Change point detection in heteroscedastic time series

TL;DR

This paper introduces a robust framework for detecting change points in the mean of heteroscedastic time series, accommodating changing variability and serial dependence, with theoretical foundations and practical applications.

Contribution

It develops a new functional central limit theorem for dependent variables with changing variance and applies it to create change point tests that are robust to heteroskedasticity and dependence.

Findings

Tests are robust to heteroskedasticity and serial dependence.

Simulation studies demonstrate good finite sample performance.

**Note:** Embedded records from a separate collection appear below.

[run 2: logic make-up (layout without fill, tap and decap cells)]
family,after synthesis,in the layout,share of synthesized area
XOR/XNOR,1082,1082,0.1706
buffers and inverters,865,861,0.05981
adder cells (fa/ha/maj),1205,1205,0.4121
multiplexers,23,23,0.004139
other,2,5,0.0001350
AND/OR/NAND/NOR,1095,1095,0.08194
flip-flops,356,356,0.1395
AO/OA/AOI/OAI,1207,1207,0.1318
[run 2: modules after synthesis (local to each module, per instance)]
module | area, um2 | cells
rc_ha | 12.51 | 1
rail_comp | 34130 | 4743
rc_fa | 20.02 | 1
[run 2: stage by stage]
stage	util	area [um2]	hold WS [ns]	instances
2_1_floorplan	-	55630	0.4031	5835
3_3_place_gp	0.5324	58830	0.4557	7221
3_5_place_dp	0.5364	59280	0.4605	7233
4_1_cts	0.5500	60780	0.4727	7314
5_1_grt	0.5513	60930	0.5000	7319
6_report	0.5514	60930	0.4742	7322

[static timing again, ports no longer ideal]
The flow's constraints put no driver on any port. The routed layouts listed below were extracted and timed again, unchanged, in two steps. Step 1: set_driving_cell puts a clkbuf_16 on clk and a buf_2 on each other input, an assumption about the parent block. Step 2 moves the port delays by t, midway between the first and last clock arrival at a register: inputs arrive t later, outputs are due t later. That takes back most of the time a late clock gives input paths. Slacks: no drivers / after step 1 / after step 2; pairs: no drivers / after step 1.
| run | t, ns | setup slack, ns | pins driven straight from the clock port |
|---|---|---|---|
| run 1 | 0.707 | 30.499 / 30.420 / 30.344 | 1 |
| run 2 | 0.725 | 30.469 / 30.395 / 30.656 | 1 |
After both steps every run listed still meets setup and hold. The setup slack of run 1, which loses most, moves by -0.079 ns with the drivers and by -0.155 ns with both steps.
Context: an optimization exercise on an open-source flow, tuned for small area, a short achievable clock period and few clock cycles. The choices shown serve that exercise and are no tape-out recipe. Only simulation tests tie the RTL to the original design; equivalence was not proved. Power and IR drop assume default switching activity.

== the reference run ==
// red_reduce
module red_reduce (
    input  wire        clk,
    input  wire        rst,         
    input  wire        in_valid,
    output reg         in_ready,
    input  wire        in_first,    
    input  wire        in_last,     
    input  wire [7:0]  op,
    input  wire [23:0] p0,
    input  wire [23:0] p1,
    input  wire [23:0] a,
    input  wire        a_ok,
    input  wire [23:0] b,
    input  wire        b_ok,
    output reg         out_valid,
    output wire [23:0] r0,
    output wire [23:0] r1,
    output reg         r_ok,
    output reg         nsat,
    output reg         asat
);
Size: ~160 I/O pins.
clock: 14.0 ns
lec_check: 0
cap_margin: 20
core_margin: 2
core_utilization: 40
slew_margin: 20
standard.sh (not shown) runs the stock make flow with config.mk's settings and CLKGATE_MAP_FILE= SYNTH_SCRIPT=/design/flow/synth_recipe.tcl, a recipe that flattens the netlist after the stock synthesis.
==> flow/flow/run.sh <==
#!/bin/bash
# Standard layout, with repair_timing aiming for extra setup slack so that the
# achieved period shrinks, and port buffers of an ordinary buffer cell; the
# constraints (SDC, clock period) are the design's.
set -euo pipefail
bash standard.sh "BUFFER_PORTS_ARGS=-buffer_cell sky130_fd_sc_hd__buf_2" SETUP_SLACK_MARGIN=9.75 finish > orfs_make.log 2>&1
Testbench counts of the reference run, summed over its fixed seeds: cycles 42,289.
Input changes introduced in the trial run (baseline for comparison: the reference run):
--- a/flow/design.v
+++ b/flow/design.v
@@ -679,22 +679,23 @@
     localparam [2:0] P_DIV  = 3'd2;
     localparam [2:0] P_RND  = 3'd3;    
     localparam [2:0] P_SQL  = 3'd4;    
     localparam [2:0] P_ROOT = 3'd5;
     localparam [2:0] P_NRW  = 3'd6;    
     localparam [2:0] P_OUT  = 3'd7;
     reg  [2:0]  ph;
     reg  [2:0]  fk;               
     reg  [47:0] W;                
     reg  [9:0]  R;                
     reg  [10:0] C;                
+    reg  [11:0] C3;               
     reg  [25:0] X;                
     reg  [23:0] Y;                
     reg  [4:0]  fi;               
     reg         sq_en;            
     reg         neg;              
     reg  [6:0]  frem;             
     reg  [1:0]  pend;             
     assign r0 = W[23:0];
     assign r1 = {14'd0, W[33:24]};
     wire cap = full && (frem <= 7'd1);
     wire        minv_met = cnt >= ((mva == 11'd0) ? 11'd1 : mva);
@@ -705,37 +706,30 @@
     reg  [6:0]  F_cyc;
     always @(*) begin
         F_cyc = 7'd1;
         if (minv_met || ka == K_COUNT)
             case (ka)
                 K_SUM, K_DOT: F_cyc = {2'd0, nshift} + 7'd2;
                 K_MEAN:       F_cyc = 7'd15;
                 K_RMS:        F_cyc = 7'd28;
                 default:      F_cyc = 7'd1;
             endcase
     end
-    reg  [9:0]  dv_r;
-    reg  [47:0] dv_w;
-    reg  [10:0] dv_t;
-    reg  [11:0] dv_d;
-    integer     j;
-    always @(*) begin
-        dv_r = R;
-        dv_w = W;
-        for (j = 0; j < 2; j = j + 1) begin
-            dv_t = {dv_r, dv_w[47]};
-            dv_d = {1'b0, dv_t} - {1'b0, C};
-            dv_w = {dv_w[46:0], !dv_d[11]};
-            dv_r = dv_d[11] ? dv_t[9:0] : dv_d[9:0];
-        end
-    end
+    wire [11:0] dv_t  = {R, W[47:46]};
+    wire [12:0] dv_d1 = {1'b0, dv_t} - {2'b0, C};
+    wire [12:0] dv_d2 = {1'b0, dv_t} - {1'b0, C, 1'b0};
+    wire [12:0] dv_d3 = {1'b0, dv_t} - {1'b0, C3};
+    wire [1:0]  dv_q  = !dv_d3[12] ? 2'd3 : !dv_d2[12] ? 2'd2 : !dv_d1[12] ? 2'd1 : 2'd0;
+    wire [9:0]  dv_r  = !dv_d3[12] ? dv_d3[9:0] : !dv_d2[12] ? dv_d2[9:0] :
+                        !dv_d1[12] ? dv_d1[9:0] : dv_t[9:0];
+    wire [47:0] dv_w  = {W[45:0], dv_q};
     wire [12:0] rnd_d  = {2'b0, R, neg} + {12'd0, neg} - {2'b0, C} - {12'd0, !W[0]};
     wire        div_up = !rnd_d[12];
     wire        sq_ru = (ph == P_RUP);
     wire [27:0] sq_t = {X, sq_ru ? 2'b00 : W[1:0]};
     wire [28:0] sq_d = {1'b0, sq_t} - {3'd0, Y, sq_ru ? {2{!sq_en}} : 2'b01};
     wire [25:0] sq_r = sq_d[28] ? sq_t[25:0] : sq_d[25:0];
     wire [23:0] sq_y = {Y[22:0], !sq_d[28]};
     wire        rt_up = !sq_d[28];
     wire        sh4    = X[4:2] != 3'd0;
     wire [47:0] shr_w  = sh4 ? {{4{W[47]}}, W[47:4]} : {W[47], W[47:1]};
     wire        shr_g  = sh4 ? W[3] : W[0];
@@ -817,29 +811,31 @@
                     end
                     K_SUM, K_DOT: begin
                         W    <= acc_sat;
                         asat <= acc_ovf;
                         X    <= {19'd0, 2'b00, sha};
                     end
                     K_MEAN: begin
                         neg  <= acc[57];
                         W    <= {acc_abs[23:0], 24'd0};
                         R    <= acc_abs[33:24];
                         C    <= cnt;
+                        C3   <= {1'b0, cnt} + {cnt, 1'b0};
                         fi   <= 5'd11;
                     end
                     default: begin    
                         neg  <= 1'b0;
                         W    <= acc[47:0];
                         R    <= acc[57:48];
                         C    <= cnt;
+                        C3   <= {1'b0, cnt} + {cnt, 1'b0};
                         X    <= 26'd0;
                         Y    <= 24'd0;
                         fi   <= 5'd23;
                     end
                 endcase
             end
         end else begin
             case (ph)
                 P_SHR: begin
                     W <= shr_w;
                     X <= {19'd0, shr_s, shr_g, shr_c};
==> comparison <==
Number of tap cells inserted: lower on the reference run. The total power of the trial run is higher than that of the reference run. Comparing the trial run and the reference run, the lower number of antenna violations at the first check in global routing was measured on the reference run. The trial run against the reference run: highest clock rate went up by 0.65%, peak supply drop climbed 0.0019 mV, global-route usage over all layers now sits lower. The trial run vs the reference run, end point of the critical path: r0[5] vs R[1]. The trial run against the reference run; sequential cell count of the final layout is up by a few percent.
Testbench counts of the trial run, summed over its fixed seeds: cycles 42,289.

==> what the ideal ports hide <==
The results above use ideal ports. As a check the final layouts listed here were re-extracted and re-timed, cells and wires unchanged.
Step 1, drivers: a clkbuf_16 drives clk and a buf_2 each remaining input, both assumed.
Step 2, shift: input delay + t, output delay - t, t = (earliest + latest rising clock arrival at the registers) / 2. This alone moves slack from input paths to output paths.
Slacks: ideal ports / drivers / drivers and shift; pairs: ideal ports / drivers.
| run | t (ns) | setup slack, ns | pins driven straight from the clock port |
|---|---|---|---|
| the reference run | 0.701 | 9.752 / 9.731 / 9.232 | 1 |
| the trial run | 0.709 | 9.779 / 9.710 / 9.337 | 1 |
After both steps every run listed still meets setup and hold. The setup slack of the reference run, which loses most, moves by -0.021 ns with the drivers and by -0.520 ns with both steps.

Application to US treasury yields illustrates practical utility.

Abstract

Many time series exhibit changes both in level and in variability. Generally, it is more important to detect a change in the level, and changing or smoothly evolving variability can confound existing tests. This paper develops a framework for testing for shifts in the level of a series which accommodates the possibility of changing variability. The resulting tests are robust both to heteroskedasticity and serial dependence. They rely on a new functional central limit theorem for dependent random variables whose variance can change or trend in a substantial way. This new result is of independent interest as it can be applied in many inferential contexts applicable to time series. Its application to change point tests relies on a new approach which utilizes Karhunen--Lo{\'e}ve expansions of the limit Gaussian processes. After presenting the theory in the most commonly encountered setting of the detection of a change point in the mean, we show how it can be extended to linear and nonlinear regression. Finite sample performance is examined by means of a simulation study and an application to yields on US treasury bonds.